In a discussion forum for travel writers (where I had posted my introduction of myself and our professional transcription & translation business), another member replied and mentioned that for simple dictation, she uses a voice recognition software program, like Dragon Naturally Speaking, or others.
When what she had said really sank in, I told our team and it felt like someone had kicked us in the gut!
Then our reaction changed to dismay and questioning, “Why should we even stay in business?” This came JUST after spending almost two months getting clear on why the transcription and translation business feels exciting to us and realizing that we want to assist and support creative, positive, motivated people to succeed in ways they have not been able to before, working on interesting projects!
We thought about emptying the Transcription Translation Services Website of all information — just leaving a notice (as a ‘public service’) pointing out to the people who THINK they need us to transcribe their audios that they should go and buy that software instead!
Rest assured. they were nothing but thoughts. Drastic thoughts!
Then we grabbed our thinking caps and started to think some more…
It’s definitely a legitimate question! Why SHOULD someone hire me if they can buy software for dictation and just do it themselves?
In what situations would dictation software be inferior than having a live, intelligent human being (who is passionate about helping their clients succeed) listening and transcribing their audio or video material instead?
Knowing such software exists, ANYONE might appropriately ask that question!
Having used this software in the past, and getting constructive criticism from our past clients, we decided to try it out again and answer the following questions…
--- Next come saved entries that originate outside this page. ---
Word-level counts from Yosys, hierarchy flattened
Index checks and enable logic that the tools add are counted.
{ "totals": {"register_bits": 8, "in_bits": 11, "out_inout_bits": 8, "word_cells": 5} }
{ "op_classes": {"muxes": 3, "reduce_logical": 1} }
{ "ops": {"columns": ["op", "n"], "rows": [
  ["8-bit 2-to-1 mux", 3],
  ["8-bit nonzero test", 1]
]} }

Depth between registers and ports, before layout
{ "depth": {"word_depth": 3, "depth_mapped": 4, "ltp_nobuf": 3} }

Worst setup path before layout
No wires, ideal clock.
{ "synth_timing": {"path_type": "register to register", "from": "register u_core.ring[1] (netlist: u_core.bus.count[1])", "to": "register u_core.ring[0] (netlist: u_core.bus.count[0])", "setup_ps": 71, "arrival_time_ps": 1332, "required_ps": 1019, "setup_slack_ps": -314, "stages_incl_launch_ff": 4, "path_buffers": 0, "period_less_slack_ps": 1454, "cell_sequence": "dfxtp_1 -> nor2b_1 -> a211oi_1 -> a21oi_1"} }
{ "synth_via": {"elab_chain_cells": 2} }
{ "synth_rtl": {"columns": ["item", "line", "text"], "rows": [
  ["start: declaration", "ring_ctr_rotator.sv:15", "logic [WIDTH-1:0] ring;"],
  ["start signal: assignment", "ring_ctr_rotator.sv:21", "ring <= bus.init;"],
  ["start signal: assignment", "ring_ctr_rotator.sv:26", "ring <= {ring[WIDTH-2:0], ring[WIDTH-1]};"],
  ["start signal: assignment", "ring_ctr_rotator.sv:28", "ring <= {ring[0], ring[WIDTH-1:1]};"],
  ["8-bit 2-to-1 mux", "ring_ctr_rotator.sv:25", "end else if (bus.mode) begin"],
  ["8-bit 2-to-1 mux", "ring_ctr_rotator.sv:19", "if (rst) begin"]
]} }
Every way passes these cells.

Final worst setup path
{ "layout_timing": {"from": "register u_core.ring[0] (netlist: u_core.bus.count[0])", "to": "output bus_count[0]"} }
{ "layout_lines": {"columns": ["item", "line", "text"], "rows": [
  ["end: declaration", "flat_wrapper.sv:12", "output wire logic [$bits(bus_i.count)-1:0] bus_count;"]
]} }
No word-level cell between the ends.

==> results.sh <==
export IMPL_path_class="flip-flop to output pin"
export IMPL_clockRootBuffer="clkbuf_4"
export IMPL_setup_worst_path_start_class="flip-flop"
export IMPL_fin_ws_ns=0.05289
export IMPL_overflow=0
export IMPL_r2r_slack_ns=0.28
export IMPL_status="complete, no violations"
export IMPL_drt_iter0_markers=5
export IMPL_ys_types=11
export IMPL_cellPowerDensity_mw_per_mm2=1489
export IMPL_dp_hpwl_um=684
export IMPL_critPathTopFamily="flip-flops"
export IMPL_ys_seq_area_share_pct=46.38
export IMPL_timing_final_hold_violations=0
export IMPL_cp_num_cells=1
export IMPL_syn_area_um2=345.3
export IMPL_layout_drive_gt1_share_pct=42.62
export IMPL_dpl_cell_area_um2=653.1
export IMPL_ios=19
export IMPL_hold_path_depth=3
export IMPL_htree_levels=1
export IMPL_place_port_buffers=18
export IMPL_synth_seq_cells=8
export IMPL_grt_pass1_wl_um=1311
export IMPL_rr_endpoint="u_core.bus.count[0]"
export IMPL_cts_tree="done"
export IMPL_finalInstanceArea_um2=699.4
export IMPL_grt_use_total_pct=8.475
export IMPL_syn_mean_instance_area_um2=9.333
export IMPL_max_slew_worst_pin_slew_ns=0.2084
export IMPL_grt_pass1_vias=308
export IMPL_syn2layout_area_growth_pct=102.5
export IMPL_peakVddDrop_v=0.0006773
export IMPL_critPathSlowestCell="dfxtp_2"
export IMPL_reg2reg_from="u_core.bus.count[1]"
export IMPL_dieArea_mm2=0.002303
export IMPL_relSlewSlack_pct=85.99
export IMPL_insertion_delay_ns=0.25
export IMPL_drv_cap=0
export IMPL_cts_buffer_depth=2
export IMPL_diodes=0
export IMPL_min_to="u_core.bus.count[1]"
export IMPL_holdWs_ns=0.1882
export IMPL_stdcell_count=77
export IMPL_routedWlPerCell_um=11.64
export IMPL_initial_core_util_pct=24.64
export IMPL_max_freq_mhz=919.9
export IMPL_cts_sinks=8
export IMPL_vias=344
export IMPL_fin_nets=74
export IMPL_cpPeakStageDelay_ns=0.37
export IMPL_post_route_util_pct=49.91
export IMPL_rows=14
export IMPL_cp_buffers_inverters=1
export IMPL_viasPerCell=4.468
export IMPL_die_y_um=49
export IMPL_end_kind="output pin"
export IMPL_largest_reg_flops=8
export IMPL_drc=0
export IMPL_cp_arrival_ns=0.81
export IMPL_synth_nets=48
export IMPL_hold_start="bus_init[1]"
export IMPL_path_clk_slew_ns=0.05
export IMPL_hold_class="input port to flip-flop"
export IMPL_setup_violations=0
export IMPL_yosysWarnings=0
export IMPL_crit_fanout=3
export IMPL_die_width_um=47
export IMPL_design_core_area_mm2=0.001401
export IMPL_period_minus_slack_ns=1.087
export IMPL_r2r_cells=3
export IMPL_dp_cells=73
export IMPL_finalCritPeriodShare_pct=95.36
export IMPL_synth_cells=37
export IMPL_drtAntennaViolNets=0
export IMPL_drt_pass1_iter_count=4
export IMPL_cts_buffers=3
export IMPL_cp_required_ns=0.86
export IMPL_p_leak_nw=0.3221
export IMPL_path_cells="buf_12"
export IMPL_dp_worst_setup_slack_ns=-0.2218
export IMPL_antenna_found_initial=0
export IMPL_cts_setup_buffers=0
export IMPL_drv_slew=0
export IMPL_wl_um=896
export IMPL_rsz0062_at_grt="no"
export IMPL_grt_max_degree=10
===== config.mk =====
export PLATFORM = sky130hd
export DESIGN_NAME = mem_arbiter
export DESIGN_NICKNAME = d
export VERILOG_FILES = /design/src/rtl/mem_arb_pkg.sv /design/src/rtl/mem_arbiter_rr_arb2.sv /design/src/rtl/mem_arbiter.sv
export SDC_FILE = /design/constraint.sdc
export NUM_CORES = 1
export LEC_CHECK = 0
export BUFFER_PORTS_ARGS = -buffer_cell sky130_fd_sc_hd__clkbuf_2
export CORE_AREA = 2 2 121 123
export DETAILED_ROUTE_END_ITERATION = 12
export DIE_AREA = 0 0 123 125
export PLACE_DENSITY = 0.76
export SLEW_MARGIN = 20
export SYNTH_ARGS = -nofsm -noshare
export SYNTH_HDL_FRONTEND = slang
export SYNTH_HIERARCHICAL = 1
export SYNTH_SLANG_ARGS = --single-unit

===== constraint.sdc =====
create_clock -name clk_i -period 3.6 [get_ports clk_i]
set_clock_uncertainty 0.2 [all_clocks]
set_input_delay 0.18 -clock clk_i [delete_from_list [all_inputs] [get_ports clk_i]]
set_output_delay 0.18 -clock clk_i [all_outputs]
set_load 0.05 [all_outputs]

===== src/rtl/mem_arb_pkg.sv =====
// Shared types for the two-master memory arbiter: FSM states, latched request
// bundle, master indices and the round-robin pick helper.
package mem_arb_pkg;

    localparam int REQ_ADDR_W = 32;
    localparam int REQ_DATA_W = 32;
    localparam int REQ_BE_W   = REQ_DATA_W / 8;

    localparam logic MASTER_IF  = 1'b0;
    localparam logic MASTER_LSU = 1'b1;

    typedef enum logic [1:0] {
        IDLE,
        ISSUE,
        RESP
    } state_e;

    typedef struct packed {
        logic                  we;
        logic [REQ_BE_W-1:0]   be;
        logic [REQ_ADDR_W-1:0] addr;
        logic [REQ_DATA_W-1:0] wdata;
    } mem_req_t;

    // With both requesting, the master that did not win last time goes next.
    function automatic logic rr_pick(input logic [1:0] req, input logic last_grant);
        if (req == 2'b11) begin
            return ~last_grant;
        end
        return req[1];
    endfunction

endpackage


===== src/rtl/mem_arbiter_rr_arb2.sv =====
// Two-way round-robin arbiter; remembers the last winner so ties alternate.
module rr_arb2
    import mem_arb_pkg::*;
(
    input  logic       clk_i,
    input  logic       rst_i,
    input  logic [1:0] req_i,
    input  logic       take_i,
    output logic       valid_o,
    output logic       grant_o
);

    logic r_last_grant;

    assign valid_o = |req_i;
    assign grant_o = rr_pick(req_i, r_last_grant);

    // NOTE: clocked state uses non-blocking assignments so every register
    // samples the pre-edge values and simulation matches the synthesized flops.
    always_ff @(posedge clk_i) begin
        if (rst_i) begin
            r_last_grant <= MASTER_LSU;
        end else if (take_i && valid_o) begin
            r_last_grant <= grant_o;
        end
    end

endmodule
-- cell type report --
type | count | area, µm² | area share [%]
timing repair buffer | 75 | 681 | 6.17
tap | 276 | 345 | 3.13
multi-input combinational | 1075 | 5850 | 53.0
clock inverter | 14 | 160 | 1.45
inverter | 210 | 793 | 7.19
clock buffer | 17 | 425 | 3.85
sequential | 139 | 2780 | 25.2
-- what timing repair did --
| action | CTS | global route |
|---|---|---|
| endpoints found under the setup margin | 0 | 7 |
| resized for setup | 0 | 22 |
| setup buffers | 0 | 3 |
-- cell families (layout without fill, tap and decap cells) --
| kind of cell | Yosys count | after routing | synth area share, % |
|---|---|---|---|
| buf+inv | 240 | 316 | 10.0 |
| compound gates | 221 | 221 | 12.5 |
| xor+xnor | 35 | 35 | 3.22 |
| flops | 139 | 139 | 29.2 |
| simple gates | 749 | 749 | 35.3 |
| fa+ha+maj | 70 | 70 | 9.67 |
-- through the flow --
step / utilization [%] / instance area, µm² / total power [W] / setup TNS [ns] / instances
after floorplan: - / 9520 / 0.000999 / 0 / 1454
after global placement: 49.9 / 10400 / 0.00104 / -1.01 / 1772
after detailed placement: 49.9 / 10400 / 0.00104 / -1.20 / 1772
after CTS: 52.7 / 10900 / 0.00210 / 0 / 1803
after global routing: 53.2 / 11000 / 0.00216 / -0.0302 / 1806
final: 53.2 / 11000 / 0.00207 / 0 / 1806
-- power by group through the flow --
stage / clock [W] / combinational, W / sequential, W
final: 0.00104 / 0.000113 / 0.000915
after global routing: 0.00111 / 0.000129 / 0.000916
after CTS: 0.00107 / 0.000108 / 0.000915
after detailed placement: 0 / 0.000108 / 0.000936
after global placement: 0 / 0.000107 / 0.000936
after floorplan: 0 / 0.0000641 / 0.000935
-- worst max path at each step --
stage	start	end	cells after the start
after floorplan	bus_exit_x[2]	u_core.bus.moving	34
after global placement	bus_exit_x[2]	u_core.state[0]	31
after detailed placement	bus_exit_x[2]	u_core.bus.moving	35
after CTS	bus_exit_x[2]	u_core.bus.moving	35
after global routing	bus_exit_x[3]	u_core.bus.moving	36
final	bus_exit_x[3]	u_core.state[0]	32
The software cannot differentiate between multiple speakers. It will give you a series of words, that could be mingled between two or more streams of thought, and the punctuation would be all over the place.
It doesn’t. It guesses, and sometimes judging by the context, it gets it wrong, which influences the overall quality of our transcriptions.
When people just speak naturally, their speech is filled with tons of filler sounds. Software sometimes catches it, but it won’t most of the time. People generally string multiple sentences together with ‘and’ and ‘but’ forever! This can be important for people in Police Cases, or Psychological research, and only a human can really deliver the transcription that is required.
As mentioned in the other answers, no. The software is generally programmed to base it’s punctuation on pauses in speech. Shorter pause translate to commas (,) and longer pauses to periods or full stops (.). This can be annoying when revising transcriptions and trying to gather data from them.
Just like for a human transcriptionist, unclear audio recording can affect the quality of a software’s transcriptions. Software isn’t any where near getting the same brain power behind it that could differentiate from multiple different sounds. Humans can, with difficulty, but they can do it a lot better.
Depending on the software, the punctuation can be all over the place. It will require some post production work to polish everything off, and create a decent quality product for our clients.
Transcription of any recording, unless it is filled with silence, takes 4 times as long as the actually recording takes to play. When you use software, it can substantially cut down the production time, but it will cause a lot of mistakes that will need at least an hour of cleaning up per 5 pages. An hour long recording can produce 20 pages of written transcription.
Furthermore, in fostering our relationships with the clients we’ve worked with, there is the unquantifiable element of our team being a sort of objective outsiders who can catch errors or discrepancies in the CONTENT. And we often even come up with valuable ideas to help them improve their material!
There is a creative, collaborative give and take between our clients and our transcribers and translators that often seems to be of benefit to BOTH beyond the action of me ‘just transcribing their audio recordings’.
So, I concluded, there IS still a need for my services by many people! Not all, but Iím sure enough to keep me busy. I actually do enjoy this kind of work under the right circumstances and with the types of clients I intend to connect with!
So in the end, I thanked that discussion forum member for her post and the internal thinking process it sent me through, because it helped me face a fear and come out stronger on the other side!
And then, as a welcome validation of everything I had deduced on my own, quickly after I had submitted my reply to her, she was kind enough to reply with a more detailed explanation of how the voice recognition software works and its definite limitations — everything I had suspected, and even more!
I truly have a valuable, worthwhile service to offer my clients. Iím very proud of my skills, my dedication, and my opportunity to make a contribution to the entire world by assisting my clients to develop their own gifts in ways they might never on their own IF it was up to themselves alone to type out their wisdom and creativity!